Medicalized Space: An Introduction

By Joseph Litts
PhD Student, Princeton University and Art Hx Lead Graduate Research Assistant

The Art Hx framework for “Medicalized Space” takes a broad perspective to consider how individuals have chosen to map medicine onto humans and environments to justify exploitation. Simultaneously, multiple histories of radical care interrupt these trajectories of settler colonialism. The materials explored through this framework highlight obscure links between spaces, health, and well-being. We research this past so that we might understand the present—and importantly—so that we might collaborate toward a better future. 

For me, “space” is first and foremost another word for “building.” “Medicalized space” reminds me of hospitals, dentist offices, and other places where sick people might be treated and cured. Ideas about sickness and health are culturally specific, of course. Sometimes, these spaces of care have furthered settler colonialism. An example might be found in this 1940s photograph below. In it, a nurse draws blood in an institutional setting. 

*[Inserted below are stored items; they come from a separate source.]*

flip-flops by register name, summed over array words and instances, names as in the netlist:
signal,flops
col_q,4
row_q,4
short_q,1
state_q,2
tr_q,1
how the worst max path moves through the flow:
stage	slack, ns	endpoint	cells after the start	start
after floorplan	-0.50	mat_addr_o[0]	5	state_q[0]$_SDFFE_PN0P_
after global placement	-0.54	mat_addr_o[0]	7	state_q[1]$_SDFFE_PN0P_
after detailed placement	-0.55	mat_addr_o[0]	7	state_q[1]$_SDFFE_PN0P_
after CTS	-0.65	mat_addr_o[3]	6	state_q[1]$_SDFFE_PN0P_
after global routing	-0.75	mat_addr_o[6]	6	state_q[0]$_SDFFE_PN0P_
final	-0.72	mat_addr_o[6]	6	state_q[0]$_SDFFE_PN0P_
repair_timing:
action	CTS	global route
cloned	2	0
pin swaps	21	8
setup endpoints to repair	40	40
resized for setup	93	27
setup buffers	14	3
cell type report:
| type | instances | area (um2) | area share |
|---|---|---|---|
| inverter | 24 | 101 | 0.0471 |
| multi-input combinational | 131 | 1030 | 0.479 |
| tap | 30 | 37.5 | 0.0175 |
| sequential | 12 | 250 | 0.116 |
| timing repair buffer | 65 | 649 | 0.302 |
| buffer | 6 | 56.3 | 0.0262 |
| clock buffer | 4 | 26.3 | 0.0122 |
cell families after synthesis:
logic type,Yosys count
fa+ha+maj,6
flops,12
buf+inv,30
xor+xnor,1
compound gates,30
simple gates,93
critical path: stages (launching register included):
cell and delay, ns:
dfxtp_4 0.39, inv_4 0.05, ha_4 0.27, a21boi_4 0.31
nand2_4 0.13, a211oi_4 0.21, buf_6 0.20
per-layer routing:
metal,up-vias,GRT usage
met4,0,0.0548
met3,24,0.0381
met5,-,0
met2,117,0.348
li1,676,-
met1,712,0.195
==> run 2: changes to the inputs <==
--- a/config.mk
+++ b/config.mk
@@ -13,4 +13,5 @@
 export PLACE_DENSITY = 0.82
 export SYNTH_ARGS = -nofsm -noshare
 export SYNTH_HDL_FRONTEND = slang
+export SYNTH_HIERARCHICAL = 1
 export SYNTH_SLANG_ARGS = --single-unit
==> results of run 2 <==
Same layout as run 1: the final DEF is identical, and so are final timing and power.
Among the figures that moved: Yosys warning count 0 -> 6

Frank Royal, Nurse Takes Blood Sample from Boy at the Indian School, Port Alberni, B.C., during a Medical and Dental Survey Conducted by the Department of National Health and Welfare, 1948. Credit: F. Royal/National Film Board of Canada/Library and Archives Canada. Public Domain

This image is from a group of photographs that document pseudo-scientific nutritional experiments at Canada’s residential schools. The Canadian government created this school system (active from 1894 to 1947) to forcibly remove Indigenous children from their homes and assimilate them into Euro-Canadian culture. A key component of this program was the dislocating effect of the new space. Tens of thousands died, in part due to malnutrition masked as science and a place of bodily and psychological harm masked as a school. 

The nutritional experiments across Canada involved selectively starving First Nations children. Doctors then observed the effects of various vitamin deficiencies, measured through blood samples. The experiments produced no meaningful knowledge and caused great suffering. Yet, as Ian Mosby has shown, the Euro-Canadian doctors in charge considered the experiments to be a form of care. These doctors claimed that the residential school system was a healthful, medical space. This image and this historical moment are an example of the links between space, place, environment, colonialism, and healthcare that Art Hx seeks to investigate through the “Medicalized Space” framework.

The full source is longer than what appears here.